Army chief General Qamar Javed Bajwa has fronted Pakistan’s exercise to create a province in disputed Gilgit-Baltistan (GB) in the occupied Northern Areas, holding a quiet meeting with the country’s politicians on the topic before a minister went public with Islamabad’s plans last week. But the army, people familiar with the matter said, isn’t driving the creation of the fifth province alone.
A 39-year-old has also been hard at work. Moeed W Yusuf.
Yusuf, Special Assistant to Prime Minister Imran Khan on National Security Division and Strategic Planning, has been a principal player in Islamabad’s decision to revoke the notional autonomy granted to Gilgit-Baltistan (GB) and incorporate the disputed region as one of Pakistan’s five provinces, Pakistan watchers in New Delhi said, describing Pakistan’s young National Security Adviser as one of the project’s key driving forces.
Gilgit-Baltistan’s assimilation into the Islamic Republic works well with China that has poured billions of dollars – even if much of it is a loan – into the China Pakistan Economic Corridor to build an alternative supply route to the choked, and vulnerable Malacca Strait, the main shipping channel between the Indian Ocean and the Pacific Ocean. The army has scaled up its presence in the GB region over the years to secure the CPEC that has faced some opposition from locals over concerns that it destroys the environment, culture and social fabric without much benefit to the people.
The effort to change Gilgit-Baltistan’s disputed status also fits in well with Moeed Yusuf’s long-standing project to turn the Line of Control with India into an International Border. Back in 2009 when he was still an academic and building his ties to the establishment in Pakistan and the United States, Moeed Yusuf had advocated converting the LoC into the IB, with both sides maintaining sovereign control over the respective parts of Jammu and Kashmir.
A Pakistan watcher said Moeed Yusuf explored the possibility of formalising the LoC as the border between the two countries nearly a decade later when he visited New Delhi in 2018. “By then, he had entrenched himself in the establishment in Washington via the US Institute of Peace and worked closely with the Pakistan Army and the Inter-Services Intelligence.,” he said.

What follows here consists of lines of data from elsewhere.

## src/rtl/dram_trk_pkg.sv

```systemverilog
package dram_trk_pkg;

    typedef enum logic [1:0] {
        MODE_IDLE = 2'd0,
        MODE_AREF = 2'd1,
        MODE_SREF = 2'd2,
        MODE_PDN  = 2'd3
    } trk_mode_e;

    typedef enum logic [2:0] {
        CMD_NOP,
        CMD_ACT,
        CMD_RW,
        CMD_PRE,
        CMD_AREF,
        CMD_SREF,
        CMD_OTHER
    } dram_cmd_e;

endpackage

```

## src/rtl/dram_cmd_decode.sv

```systemverilog
module dram_cmd_decode
    import dram_trk_pkg::*;
(
    input  logic      cke,
    input  logic      cs_n,
    input  logic      ras_n,
    input  logic      cas_n,
    input  logic      we_n,
    output dram_cmd_e cmd
);

    always_comb begin
        if (cs_n) begin
            cmd = CMD_NOP;
        end else begin
            unique case ({ras_n, cas_n, we_n})
                3'b111:         cmd = CMD_NOP;
                3'b011:         cmd = CMD_ACT;
                3'b101, 3'b100: cmd = CMD_RW;
                3'b010:         cmd = CMD_PRE;
                3'b001:         cmd = cke ? CMD_AREF : CMD_SREF;
                default:        cmd = CMD_OTHER;
            endcase
        end
    end

endmodule

```

## src/rtl/dram_gap_timer.sv

```systemverilog
module dram_gap_timer #(
    parameter int GAP = 6,
    parameter int W   = $clog2(GAP + 1)
) (
    input  logic         clk,
    input  logic         rst_n,
    input  logic         load,
    output logic [W-1:0] count
);

    // Loaded with GAP-1 so a command exactly GAP edges later sees zero.
    always_ff @(posedge clk or negedge rst_n) begin
        if (!rst_n) begin
            count <= '0;
        end else if (load) begin
            count <= W'(GAP - 1);
        end else if (count != '0) begin
            count <= count - W'(1);
        end
    end

endmodule

```

## src/rtl/dram_rfsh_ctr.sv

```systemverilog
module dram_rfsh_ctr #(
    parameter int ROW_BITS  = 12,
    parameter int BANK_BITS = 2,
    localparam int ADDR_W   = ROW_BITS + BANK_BITS
) (
    input  logic                 clk,
    input  logic                 rst_n,
    input  logic                 adv,
    output logic [ROW_BITS-1:0]  row,
    output logic [BANK_BITS-1:0] bank
);

    logic [ADDR_W-1:0] addr_q;

    always_ff @(posedge clk or negedge rst_n) begin
        if (!rst_n) begin
            addr_q <= '0;
        end else if (adv) begin
            addr_q <= addr_q + ADDR_W'(1);
        end
    end

    assign row  = addr_q[ADDR_W-1:BANK_BITS];
    assign bank = addr_q[BANK_BITS-1:0];

endmodule

```

## src/rtl/dram_pwr_tracker.sv

```systemverilog
module dram_pwr_tracker
    import dram_trk_pkg::*;
#(
    parameter int NUM_BANKS   = 4,
    parameter int ROW_BITS    = 12,
    parameter int T_RC        = 6,
    parameter int T_RP        = 3,
    parameter int T_SREF      = 16,
    parameter int T_REF_LIMIT = 64,
    localparam int BANK_BITS  = $clog2(NUM_BANKS),
    localparam int ADDR_W     = ROW_BITS + BANK_BITS,
    localparam int TRC_W      = $clog2(T_RC + 1),
    localparam int TRP_W      = $clog2(T_RP + 1),
    localparam int STMR_W     = $clog2(T_SREF),
    localparam int PDC_W      = $clog2(T_REF_LIMIT + 1)
) (
    input  logic                 clk,
    input  logic                 rst_n,
    input  logic                 cke,
    input  logic                 cs_n,
    input  logic                 ras_n,
    input  logic                 cas_n,
    input  logic                 we_n,
    input  logic [NUM_BANKS-1:0] bank_idle,
    output logic [1:0]           mode,
    output logic [ROW_BITS-1:0]  rfsh_row,
    output logic [BANK_BITS-1:0] rfsh_bank,
    output logic                 err_bank_open,
    output logic                 err_trc,
    output logic                 err_pd_entry,
    output logic                 err_pd_overstay
);

    trk_mode_e         state_q, state_d;
    dram_cmd_e         cmd;
    logic [TRC_W-1:0]  trc_cnt;
    logic [TRP_W-1:0]  trp_cnt;
    logic [STMR_W-1:0] stmr_q;
    logic [PDC_W-1:0]  pdc_q;
    logic [ADDR_W-1:0] addr_vec;

    logic all_pre, is_ref, is_access, live, trc_busy, trp_busy;
    logic ref_ok, aref_go, sref_go, pd_go, sref_tick;
    logic trc_load, trp_load, adv;
    logic viol_bank, viol_trc, viol_pd, viol_stay;

    // ---------------------------------------------------------------
    // Command decode and gap timers
    // ---------------------------------------------------------------
    dram_cmd_decode u_dec (
        .cke   (cke),
        .cs_n  (cs_n),
        .ras_n (ras_n),
        .cas_n (cas_n),
        .we_n  (we_n),
        .cmd   (cmd)
    );

    dram_gap_timer #(.GAP(T_RC), .W(TRC_W)) u_trc (
        .clk   (clk),
        .rst_n (rst_n),
        .load  (trc_load),
        .count (trc_cnt)
    );

    dram_gap_timer #(.GAP(T_RP), .W(TRP_W)) u_trp (
        .clk   (clk),
        .rst_n (rst_n),
        .load  (trp_load),
        .count (trp_cnt)
    );

    dram_rfsh_ctr #(.ROW_BITS(ROW_BITS), .BANK_BITS(BANK_BITS)) u_ctr (
        .clk   (clk),
        .rst_n (rst_n),
        .adv   (adv),
        .row   (rfsh_row),
        .bank  (rfsh_bank)
    );

    assign addr_vec = {rfsh_row, rfsh_bank};

    // ---------------------------------------------------------------
    // Event qualification
    // ---------------------------------------------------------------
    assign all_pre   = &bank_idle;
    assign is_ref    = (cmd == CMD_AREF) || (cmd == CMD_SREF);
    assign is_access = (cmd == CMD_ACT) || (cmd == CMD_RW);
    assign live      = (state_q == MODE_IDLE) || (state_q == MODE_AREF);
    assign trc_busy  = (trc_cnt != '0);
    assign trp_busy  = (trp_cnt != '0);

    assign ref_ok    = (state_q == MODE_IDLE) && is_ref && all_pre && !trc_busy;
    assign aref_go   = ref_ok && (cmd == CMD_AREF);
    assign sref_go   = ref_ok && (cmd == CMD_SREF);
    assign pd_go     = (state_q == MODE_IDLE) && !cke && (cmd != CMD_SREF);
    assign sref_tick = (state_q == MODE_SREF) && !cke &&
                       (stmr_q == STMR_W'(T_SREF - 1));

    assign trc_load  = aref_go || ((state_q == MODE_SREF) && cke);
    assign trp_load  = live && (cmd == CMD_PRE);
    assign adv       = aref_go || sref_go || sref_tick;

    assign viol_bank = live && is_ref && !all_pre;
    assign viol_trc  = live && trc_busy && (is_ref || (cke && is_access));
    assign viol_pd   = pd_go && (!all_pre || trp_busy);
    assign viol_stay = (state_q == MODE_PDN) && !cke &&
                       (pdc_q == PDC_W'(T_REF_LIMIT - 1));

    // ---------------------------------------------------------------
    // Next-state logic
    // ---------------------------------------------------------------
    always_comb begin
        state_d = state_q;
        unique case (state_q)
            MODE_IDLE: begin
                if (aref_go)      state_d = MODE_AREF;
                else if (sref_go) state_d = MODE_SREF;
                else if (pd_go)   state_d = MODE_PDN;
            end
            MODE_AREF: begin
                if (trc_cnt == TRC_W'(1)) state_d = MODE_IDLE;
            end
            MODE_SREF: begin
                if (cke) state_d = MODE_IDLE;
            end
            MODE_PDN: begin
                if (cke) state_d = MODE_IDLE;
            end
        endcase
    end

    always_ff @(posedge clk or negedge rst_n) begin
        if (!rst_n) state_q <= MODE_IDLE;
        else        state_q <= state_d;
    end

    // ---------------------------------------------------------------
    // Self-refresh interval timer and power-down stay counter
    // ---------------------------------------------------------------
    always_ff @(posedge clk or negedge rst_n) begin
        if (!rst_n) begin
            stmr_q <= '0;
        end else if (sref_go) begin
            stmr_q <= '0;
        end else if ((state_q == MODE_SREF) && !cke) begin
            stmr_q <= sref_tick ? '0 : stmr_q + STMR_W'(1);
        end
    end

    always_ff @(posedge clk or negedge rst_n) begin
        if (!rst_n) begin
            pdc_q <= '0;
        end else if (pd_go) begin
            pdc_q <= '0;
        end else if ((state_q == MODE_PDN) && !cke &&
                     (pdc_q != PDC_W'(T_REF_LIMIT))) begin
            pdc_q <= pdc_q + PDC_W'(1);
        end
    end

    // ---------------------------------------------------------------
    // Outputs
    // ---------------------------------------------------------------
    assign mode = state_q;

    always_ff @(posedge clk or negedge rst_n) begin
        if (!rst_n) begin
            err_bank_open   <= 1'b0;
            err_trc         <= 1'b0;
            err_pd_entry    <= 1'b0;
            err_pd_overstay <= 1'b0;
        end else begin
            err_bank_open   <= viol_bank;
            err_trc         <= viol_trc;
            err_pd_entry    <= viol_pd;
            err_pd_overstay <= viol_stay;
        end
    end

    // ---------------------------------------------------------------
    // Assertions
    // ---------------------------------------------------------------
    AST_AREF_ADVANCE: assert property (@(posedge clk) disable iff (!rst_n)
        ((state_q == MODE_IDLE) && (cmd == CMD_AREF) && all_pre && !trc_busy)
        |=> (addr_vec == $past(addr_vec) + ADDR_W'(1)));

    AST_OPEN_BANK_HOLD: assert property (@(posedge clk) disable iff (!rst_n)
        (live && is_ref && !all_pre) |=> (addr_vec == $past(addr_vec)));

    AST_AREF_IN_GAP: assert property (@(posedge clk) disable iff (!rst_n)
        (state_q == MODE_AREF) |-> (trc_cnt != '0));

    AST_SREF_HOLD: assert property (@(posedge clk) disable iff (!rst_n)
        ((state_q == MODE_SREF) && !cke) |=> (state_q == MODE_SREF));

    AST_PD_EXIT: assert property (@(posedge clk) disable iff (!rst_n)
        ((state_q == MODE_PDN) && cke) |=> (state_q == MODE_IDLE));

    AST_STAY_ONCE: assert property (@(posedge clk) disable iff (!rst_n)
        err_pd_overstay |=> !err_pd_overstay);

endmodule

```

## config.mk

```make
export PLATFORM = sky130hd
export DESIGN_NAME = dram_pwr_tracker
export DESIGN_NICKNAME = d
export VERILOG_FILES = /design/src/rtl/dram_trk_pkg.sv /design/src/rtl/dram_cmd_decode.sv /design/src/rtl/dram_gap_timer.sv /design/src/rtl/dram_rfsh_ctr.sv /design/src/rtl/dram_pwr_tracker.sv
export SDC_FILE = /design/constraint.sdc
export NUM_CORES = 1
export LEC_CHECK = 0
export ABC_AREA = 1
export BUFFER_PORTS_ARGS = -buffer_cell sky130_fd_sc_hd__buf_2
export CORE_AREA = 2 2 85 71
export DETAILED_ROUTE_END_ITERATION = 8
export DIE_AREA = 0 0 87 73
export PLACE_DENSITY = 0.64
export SYNTH_ARGS = -nofsm -noshare
export SYNTH_HDL_FRONTEND = slang
export SYNTH_SLANG_ARGS = --single-unit
```

## constraint.sdc

```tcl
create_clock -name clk -period 2.21 [get_ports clk]
set_clock_uncertainty 0.1 [all_clocks]
set_input_delay 0.221 -clock clk [delete_from_list [all_inputs] [get_ports clk]]
set_output_delay 0.221 -clock clk [all_outputs]
set_load 0.005 [all_outputs]
```

Word-level counts from Yosys, hierarchy flattened
Index checks and enable logic that the tools add are counted.
{"block": "word_totals", "reg_bits": 36, "wordCells": 97, "input_bits": 11, "out_inout_bits": 20}
{"block": "classes", "n_mux": 18, "add_sub_neg": 5, "n_reduce_logical": 42, "n_eq_ne": 22}
{"op": "logical AND 1 bit", "count": 20}
{"op": "== test 3 bit (second input constant)", "count": 5}
{"op": "case mux 3 bit (5 select lines)", "count": 1}
{"op": "adder 14 x 1 -> 14 bit (second input constant)", "count": 1}
{"op": "2-to-1 mux 2 bit", "count": 7}
{"op": "2-to-1 mux 7 bit", "count": 2}
{"op": "== test 3 x 2 -> 1 bit (second input constant)", "count": 4}
{"op": "2-to-1 mux 4 bit", "count": 3}
{"op": "nonzero test 2 bit", "count": 5}
{"op": "== test 3 x 1 -> 1 bit (second input constant)", "count": 3}
{"op": "2-to-1 mux 3 bit", "count": 3}
{"op": "logical OR 1 bit", "count": 8}
{"op": "adder 7 x 1 -> 7 bit (second input constant)", "count": 1}
{"op": "== test 7 x 6 -> 1 bit (second input constant)", "count": 1}
{"op": "inequality test 7 bit (second input constant)", "count": 1}
{"op": "case mux 2 bit (3 select lines)", "count": 1}
{"op": "adder 4 x 1 -> 4 bit (second input constant)", "count": 1}
{"op": "== test 2 bit (second input constant)", "count": 2}
{"op": "== test 4 bit (second input constant)", "count": 1}
{"op": "inequality test 2 x 1 -> 1 bit (second input constant)", "count": 2}
{"op": "inequality test 4 bit (second input constant)", "count": 1}
{"op": "AND reduction 4 bit", "count": 1}
{"op": "OR reduction 2 bit", "count": 2}
{"op": "zero test 1 bit", "count": 3}
{"op": "other kinds (8)", "count": 8}

Depth between registers and ports, before layout
{"block": "depth", "depth_word": 13, "depth_mapped": 12, "mapped_depth_nobuf": 11}

Modules after synthesis
From an unflattened synthesis, not the netlist that was laid out.
{"block": "hier_totals", "cells_unflattened": 276, "area_unflattened_um2": 2095.8}
{"module": "dram_pwr_tracker", "cells_each": 145, "seq_area_each_um2": 425.4, "area_each_um2": 1043.5, "instances": 1}
{"module": "dram_rfsh_ctr", "cells_each": 83, "seq_area_each_um2": 350.3, "area_each_um2": 718.2, "instances": 1}
{"module": "dram_gap_timer at u_trc", "cells_each": 22, "seq_area_each_um2": 75.1, "area_each_um2": 172.7, "instances": 1}
{"module": "dram_gap_timer at u_trp", "cells_each": 14, "seq_area_each_um2": 50.0, "area_each_um2": 107.6, "instances": 1}
{"module": "dram_cmd_decode", "cells_each": 12, "seq_area_each_um2": 0.0, "area_each_um2": 53.8, "instances": 1}

Worst setup path before layout
No wires, ideal clock.
{"block": "synth_timing", "kind": "register -> register", "from": "reg u_trc.count[0]", "to": "reg u_ctr.addr_q[5]", "synth_period_minus_slack_ps": 1744, "setup_slack_ps": 466, "setup_ps": 117, "t_required_ps": 1993, "n_path_buf": 1, "path_stages_with_launch": 13, "arrival_time_ps": 1527, "path_cell_list": "dfrtp_1 > inv_1 > ha_1 > inv_1 > nor2_4 > nand2_1 > nor2_1 > nand2_2 > nand2_4 > buf_8 > nand2_2 > nand2_1 > nand2_1"}
{"block": "synth_via", "elab_chain_cells": 6, "elab_cells_between_ends": 7, "cone_classes": "7 x reduce/logical"}
{"element": "start, declared", "line": "dram_gap_timer.sv:8", "source": "output logic [W-1:0] count"}
{"element": "start signal, assigned", "line": "dram_gap_timer.sv:16", "source": "count <= W'(GAP - 1);"}
{"element": "start signal, assigned", "line": "dram_gap_timer.sv:18", "source": "count <= count - W'(1);"}
{"element": "nonzero test 3 bit *", "line": "dram_pwr_tracker.sv:90", "source": "assign trc_busy = (trc_cnt != '0);"}
{"element": "zero test 1 bit *", "line": "dram_pwr_tracker.sv:93", "source": "assign ref_ok = (state_q == MODE_IDLE) && is_ref && all_pre && !trc_busy;"}
{"element": "logical AND 1 bit *", "line": "dram_pwr_tracker.sv:93"}
{"element": "logical AND 1 bit, on equally long branches", "line": "dram_pwr_tracker.sv:94, dram_pwr_tracker.sv:95"}
{"element": "logical OR 1 bit * (2 in series)", "line": "dram_pwr_tracker.sv:102", "source": "assign adv = aref_go || sref_go || sref_tick;"}
{"element": "end signal, assigned", "line": "dram_rfsh_ctr.sv:19", "source": "addr_q <= addr_q + ADDR_W'(1);"}
{"element": "end, declared", "line": "dram_rfsh_ctr.sv:13", "source": "logic [ADDR_W-1:0] addr_q;"}
Every way passes the cells marked *; elsewhere a longest branch is shown, timed or not.
A chain may end at the register's enable or synchronous reset.

Worst setup path after layout
{"block": "layout_timing", "from": "reg u_trc.count[0]", "to": "reg u_ctr.addr_q[3]"}
The elaborated chain is that of the path after synthesis.

==> results.json <==
{
  "fin_hold_ws_ps": 156,
  "cap_violations": 0,
  "cp-end-kind": "register",
  "drtIter0Drc": 93,
  "syn_nets": 293,
  "worst_pin_slew_ps": 803,
  "grt_pass1_wl_um": 7250,
  "clk_pin_slew_ps": 80,
  "wl_per_cell_um": 11.1,
  "first_global_vias": 1717,
  "antenna_found_initial": 0,
  "syn_area_per_cell_um2": 7.78,
  "outcome": "complete, no violations",
  "ant_nets": 0,
  "crit_required_ps": 2310,
  "powerDensity_nw_per_um2": 951,
  "numCtsBuffers": 5,
  "ys_seq_area_frac": 0.423,
  "finalSetupViolations": 0,
  "grt_max_degree": 37,
  "synth.distinct_cells": 26,
  "dpl.hpwl_um": 3170,
  "synth_top_area_frac": 0.423,
  "cts_tree": "built",
  "die_w_um": 87,
  "row_count": 25,
  "ys_warn_count": 0,
  "drive_gt1_frac": 0.164,
  "synth.largest_area_cell": "dfrtp_1",
  "post-route-period-util": 0.887,
  "viasPerCell": 4.69,
  "ioPinCount": 31,
  "post_cts_buffers": 0,
  "root_buffer": "clkbuf_8",
  "netlist_area_um2": 2130,
  "clock_path_buffers": 2,
  "cts_sinks": 36,
  "p_leak_nw": 1.26,
  "wl_um": 4210,
  "tns_ps": 0,
  "drc": 0,
  "critPathMaxFanout": 25,
  "worst_ir_drop_vdd_mv": 0.256,
  "hold_path.class": "in -> reg",
  "arrival_ps": 2060,
  "synth-async-reset-ratio": 1.00,
  "ys_top_cells_by_area": "dfrtp_1, nand2_1, inv_1",
  "antennaDiodeCount": 0,
  "synth.most_common_cell": "nand2_1",
  "synth_seq_cells": 36,
  "vias": 1773,
  "initial_core_util": 0.381,
  "overflow": 0,
  "crit_type": "reg -> reg",
  "die_h_um": 73,
  "cts_max_level": 2,
  "track_usage": 0.145,
  "area_delta_synth_final_pct": 14.4,
  "ys_top_cells_by_count": "nand2_1, inv_1, dfrtp_1, nor2_1, nand3_1",
  "port_buffers": 30,
  "core_um2": 5600,
  "place.gp.congestion": 0.856,
  "synth-main-ff-cell": "dfrtp_1",
  "period_needed_ps": 1960,
  "rsz0062_at_grt": "no",
  "synth-edff-count": 0,
  "synthCells": 274,
  "relSlewSlack": 0.465,
  "p_total_mw": 2.32,
  "fmax_mhz": 510,
  "clock_latency_ps": 300,
  "startpoint_type": "register",
  "hold_viol": 0,
  "fin_nets": 329,
  "drtPass1Iterations": 7,
  "post-route-util": 0.436,
  "die-area_um2": 6350,
  "slew_viol_final": 0
}
-- worst paths after layout --
path	startpoint	end	slack [ps]	depth (start not counted)
min in group asynchronous	rst_n	stmr_q[1]	450	2
worst max-delay path	u_trc.count[0]	u_ctr.addr_q[3]	250	11
worst max register to register	u_trc.count[0]	u_ctr.addr_q[3]	250	11
max in group asynchronous	rst_n	pdc_q[1]	1050	2
worst min-delay path	cke	err_trc	160	3
worst min register to register	pdc_q[6]	err_pd_overstay	360	1
-- logic make-up (layout without fill, tap and decap cells) --
kind of cell / Yosys count / count (layout) / share of synthesized area
xor gates and xnor gates: 14 / 14 / 0.0610
AOI/OAI and AO/OA: 32 / 32 / 0.0857
DFF: 36 / 36 / 0.423
adders and majority gates: 8 / 8 / 0.0470
and+or+nand+nor: 134 / 134 / 0.285
buffers and inverters: 50 / 87 / 0.0986
-- cell type report --
| type | count | area, µm² |
|---|---|---|
| Clock buffer | 6 | 82.6 |
| Clock inverter | 2 | 10.0 |
| Fill cell | 587 | 3160 |
| Inverter | 48 | 180 |
| Multi-Input combinational cell | 188 | 1020 |
| Sequential cell | 36 | 901 |
| Tap cell | 67 | 83.8 |
| Timing Repair Buffer | 31 | 160 |
-- timing repair --
| action | in CTS | in global routing |
|---|---|---|
| endpoints found under the hold margin | 36 | 0 |
| setup endpoints to repair | 0 | 0 |
| hold buffers | 1 | 0 |
| gates resized for setup | 0 | 0 |
-- report_power, final --
| group | total [mW] | switching [mW] | leakage, nW | internal, mW |
|---|---|---|---|---|
| combinational | 0.847 | 0.508 | 0.765 | 0.339 |
| clock | 0.488 | 0.239 | 0.0510 | 0.249 |
| sequential | 0.985 | 0.152 | 0.444 | 0.833 |
| total | 2.32 | 0.900 | 1.26 | 1.42 |
-- critical path: stages (launching register included) --
cell	delay, ps
dfrtp_1	390
inv_1	110
ha_1	150
inv_1	60
nor2_4	140
nand2_1	70
nor2_1	230
nand2_2	140
nand2_4	250
nand2_1	90
nor2_1	90
nor2_1	50
-- routing by layer --
layer	track usage	share of wire	vias up
met5	0	0	-
met4	0.0729	0.017	0
met3	0.0294	0.026	7
met2	0.227	0.45	28
met1	0.190	0.50	809
li1	-	-	929
-- flip-flops by register name (all words and copies together) (netlist names) --
signal           count
u_ctr.addr_q        14
u_trp.count          2
err_pd_overstay      1
pdc_q                7
err_pd_entry         1
err_trc              1
u_trc.count          3
stmr_q               4
mode                 2
err_bank_open        1
-- metrics by stage --
step           worst slack (ps)  std cells  area [µm²]
2_1_floorplan               466        274        2130
3_3_place_gp                327        369        2340
3_5_place_dp                255        369        2340
4_1_cts                     247        378        2440
5_1_grt                    8.00        378        2440
6_report                    250        378        2440
-- cell usage in the layout (no fill, tap or decap), drive strengths merged --
master       count
a211oi           1
a21boi           1
a21oi           11
a31oi            1
and3             1
buf             30
clkbuf           6
clkinv           2
dfrtp           36
dlygate4sd3      1
ha               8
inv             48
nand2           67
nand3           22
nand4            5
nor2            28
nor3            11
o211ai           1
o21a             1
o21ai           16
xnor2            3
xor2            11
No activity file was read; power rests on OpenSTA's default activity.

Yusuf had cultivated an image of being an advocate of Indo-Pak peace and resolution of the Kashmir issue at USIP. He did run into a bit of a controversy at USIP months before Imran Khan picked him as his special adviser in December 2019 when objections were raised about the public-funded institution becoming a venue of choice for hosting Pakistani officials at events reserved for select invitees. One South Asia expert Dr Christine Fair also alleged that Yusuf had been sharing sensitive information with Pakistani agencies using his position and access within the USIP.
Moeed Yusuf is said to have continued to speak about his ideas on Indo-Pak relations after he joined Imran Khan’s team as well and plugged the agenda with General Bajwa and other top military officers.
In his new role in Imran Khan’s team, his understanding and familiarity with the American system helped to position him as the main strategic thinker for the Pakistani leadership, particularly on dealing with the US Administration, Congress, bureaucracy and the think-tanks.
Not much is known about his views on Pakistan’s support of terrorism to achieve political and diplomatic ends, particularly in Kashmir. Indian counter-terror officials said they had not heard of any instance where Moeed Yusuf had spoken of ending the establishment’s support to terrorists operating in India.
“What we do know is that he did come up with the idea that Pakistan should not seek mediation on Kashmir over concerns that Islamabad could be placed in an awkward position if the US came up with a unilateral proposal, akin to Donald Trump’s Middle East Plan,” a senior Indian official said. This idea, however, did not find any support within the military and the foreign office.